For any $R$-algebra $R'$ let $\mathbb{A}^n_S(R')$ be the set of all $S$-morphisms $\mathop{Spec} R' \to \mathbb{A}^n_S$; this is the set of so-called $R'$-valued points of $\mathbb{A}^n_R$. Since the set of $R$-homomorphisms $R[t_1, \cdots , t_n] \to R'$ corresponds bijectively to the set $(R')^n$ of all $n$-tuples with entries in $R'$, via the map $\varphi \mapsto (\varphi(t_1), \cdots , \varphi(t_n))$, we see that the set of $R'$-valued points of $\mathbb{A}^n_R$ is given by
  $$ \mathbb{A}^n_R (R')=(R')^n.
$$

My question is ;
In this case, $(R')^n$ and $\mathbb{A}^n_R(R')$ coincide each other.
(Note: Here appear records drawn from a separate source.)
Source: an optimization exercise on an open RTL-to-GDS flow (aim: small area, a short achievable clock period and few clock cycles per item). Production flows keep margins and buffers that such runs may drop.
Only simulation tests tie the RTL to the original design; equivalence was not proved.
Power is estimated from default activity; no workload was simulated.

==> flow/design.v (excerpt) <==
module conv_pair_top (
    input  logic                 clk_i,
    input  logic                 reset_i,
    input  logic                 win_valid_i,
    input  logic [127:0]         win_i,            
    output logic                 credit_o,
    input  logic                 credit_i,
    output logic                 result_valid_o,
    output logic [31:0]          result_o          
);
==> flow/config.mk <==
export PLATFORM = sky130hd
export DESIGN_NAME = conv_pair_top
export DESIGN_NICKNAME = conv_pair_top
export VERILOG_FILES = /design/flow/design.v
export SDC_FILE = /design/flow/constraint.sdc
export NUM_CORES = 4
export LEC_CHECK = 0
export CAP_MARGIN = 20
export CORE_MARGIN = 2
export CORE_UTILIZATION = 40
export SETUP_SLACK_MARGIN = 4.0
export SLEW_MARGIN = 20
export SYNTH_HIERARCHICAL = 1
export SYNTH_MINIMUM_KEEP_SIZE = 0
==> flow/constraint.sdc <==
create_clock -name core_clock -period 10.0 [get_ports {clk_i}]
set_input_delay 2.0000 -clock core_clock [delete_from_list [all_inputs] [get_ports {clk_i}]]
set_output_delay 2.0000 -clock core_clock [all_outputs]
set_load 0.01 [all_outputs]
standard.sh (not shown) runs the stock make flow with config.mk's settings and CLKGATE_MAP_FILE= SYNTH_SCRIPT=/design/flow/synth_recipe.tcl, a recipe that flattens the netlist after the stock synthesis.
==> flow/flow/run.sh <==
#!/bin/bash
# Standard layout (the standard.sh, all ORFS steps), except that the port buffers are
# buf_2 cells instead of the delay buffers buffer_ports picks by default.
# Each tool's full output is in orfs/logs/; make's own output is in make.log.
set -euo pipefail
bash standard.sh BUFFER_PORTS_ARGS="-buffer_cell sky130_fd_sc_hd__buf_2" finish > make.log 2>&1
The baseline completed without violations.
Testbench counts at the start, summed over its fixed seeds: cycles 968, items 960.
==> next run, changes <==
==> flow/flow/run.sh (replaced) <==
#!/bin/bash
# Standard layout (the standard.sh, all ORFS steps), except that the port buffers are
# buf_1 cells instead of the delay buffers buffer_ports picks by default.
# Each tool's full output is in orfs/logs/; make's own output is in make.log.
set -euo pipefail
bash standard.sh BUFFER_PORTS_ARGS="-buffer_cell sky130_fd_sc_hd__buf_1" finish > make.log 2>&1
Settings changed: CORE_UTILIZATION 40 to 65, CTS_BUF_LIST set to sky130_fd_sc_hd__clkbuf_4 sky130_fd_sc_hd__clkbuf_8.
The changed run completed with no timing, DRC or antenna violations.
First-iteration DRC count went up by 0.82%.
Via count grows by 0.59%.
Final area is lower by 4.7%.
Clock skew stays flat.
Total power goes down by 4.8%.
Die area goes down by 37%.
Final cell count came out lower by 8.8%.
Synthesized area stays the same.
Critical path depth stays the same.
==> next run, changes <==
==> flow/flow/run.sh (replaced) <==
#!/bin/bash
# Standard layout (the standard.sh, all ORFS steps), except that the port buffers are
# buf_2 cells instead of the delay buffers buffer_ports picks by default.
# Each tool's full output is in orfs/logs/; make's own output is in make.log.
set -euo pipefail
bash standard.sh BUFFER_PORTS_ARGS="-buffer_cell sky130_fd_sc_hd__buf_2" finish > make.log 2>&1
Settings changed: CORE_UTILIZATION 65 to 40, CTS_BUF_LIST sky130_fd_sc_hd__clkbuf_4 sky130_fd_sc_hd__clkbuf_8 to not set, SETUP_SLACK_MARGIN 4.0 to 3.5.
Via count shrinks by 0.59%.
Total power grows by about 5%.
Clock power grows by about 40%.
Area after synthesis does not change.
Sequential power hardly moves.
Maximum frequency grows by 2.4%.
Final area grows by 5.0%.
Flip-flop and latch count stays the same.
First-iteration DRC count shrinks by 0.82%.


conv_pair_top, a different RTL version from the one above (not shown whole).
Size: about 670 cells after synthesis, ~74 flip-flops, about 170 I/O pins, about 7500 um2 of cells after synthesis.
==> flow/config.mk <==
export PLATFORM = sky130hd
export DESIGN_NAME = conv_pair_top
export DESIGN_NICKNAME = conv_pair_top
export VERILOG_FILES = /design/flow/design.v
export SDC_FILE = /design/flow/constraint.sdc
export NUM_CORES = 4
export LEC_CHECK = 0
export CAP_MARGIN = 20
export CORE_MARGIN = 2
export CORE_UTILIZATION = 65
export CTS_BUF_LIST = sky130_fd_sc_hd__clkbuf_4 sky130_fd_sc_hd__clkbuf_8
export SETUP_SLACK_MARGIN = 5.0
export SLEW_MARGIN = 20
export SYNTH_HIERARCHICAL = 1
export SYNTH_MINIMUM_KEEP_SIZE = 0
==> flow/constraint.sdc <==
create_clock -name core_clock -period 10.0 [get_ports {clk_i}]
set_input_delay 2.0000 -clock core_clock [delete_from_list [all_inputs] [get_ports {clk_i}]]
set_output_delay 2.0000 -clock core_clock [all_outputs]
set_load 0.01 [all_outputs]
==> flow/flow/run.sh <==
#!/bin/bash
set -euo pipefail
bash standard.sh SETUP_SLACK_MARGIN=6.0 BUFFER_PORTS_ARGS="-buffer_cell sky130_fd_sc_hd__buf_2" finish > make.log 2>&1
Testbench counts at the start, summed over its fixed seeds: cycles 968, items 960.
==> next run, changes <==
==> flow/flow/run.sh (replaced) <==
#!/bin/bash
# Standard layout (the standard.sh, all ORFS steps), except that the port buffers are
# buf_2 cells instead of the delay buffers buffer_ports picks by default.
# Each tool's full output is in orfs/logs/; make's own output is in make.log.
set -euo pipefail
bash standard.sh BUFFER_PORTS_ARGS="-buffer_cell sky130_fd_sc_hd__buf_2" finish > make.log 2>&1
The changed run completed without violations.
Critical path depth increases by 2.
Core utilization falls by 8.6 points.
Worst setup slack got worse by 170 ps.
Non-clock buffer count fell by 41.
Count of clock-buffer cells in the layout does not change.
Wire length goes down by 17%.
Die area stays the same.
Why the author introduce the notion of $R'$-valued points instead of $(R')^n$? When is the notion of point with value useful?
Thanks.
 A: Of course I can't read Bosch's mind but his notation might be preparation for a more general situation, namely:
Let  $I\subset R[T_1,\cdots,T_n]$  be an ideal  and define for any $R$-algebra $R'$ the subset $V_I(R')\subset \mathbb A^n_{R}(R')=(R')^n$ by the requirement $$V_I(R')=\{(r'_1,\cdots,r'_n)\in (R')^n\vert (\forall f\in I) \; f(r'_1,\cdots,r'_n)=0 \}\subset \mathbb A^n_R(R')       $$ 
Bosch has thus introduced a functor $$ \mathbb A^n_R :\operatorname {\mathcal {Alg}}_R\to \operatorname {\mathcal {Sets}}:R'\mapsto (R')^n$$ and the above is a subfunctor $$    V_I :\operatorname {\mathcal {Alg}}_R\to \operatorname {\mathcal {Sets}}:R'\mapsto V_I(R')$$    for which  we write   $V_I  \subset \mathbb A^n_R$.
A fundamental    point is that $V_I$ is representable by the $R-$algebra $A:=R[T_1,\cdots,T_n]/I$, which means that we have functorial bijections  $$Hom_{R-Alg}(A,R')\to V_I(R'):\varphi\mapsto (\overline {T_1},\cdots, \overline  {T_n}) $$ This opens the way to an even more general notion of points $ X(T)=Hom_{Schemes}(T,X)$  of an arbitrary, non-affine, scheme X with values in an other arbitrary scheme $T$ .
All this is  admirably explained in much detail in these notes (in French) by Ducros  .
A: From Siegfried Bosch「Algebraic Geometry and Commutative Algebra」(7.2 Fiber Products)

First note that the universal property of fiber products just says that these products respect the formation of $T$-valued points, namely, 
  $$(X \times_S Y)(T) = X(T) \times Y(T)
$$
  for $S$-schemes $T$, recall that $X(T) = \mathrm{Hom}_S(T,X)$ is called the set of $T$-valued points of an $S$-scheme $X$. However, such a nice behavior cannot be expected from its underlying topological space.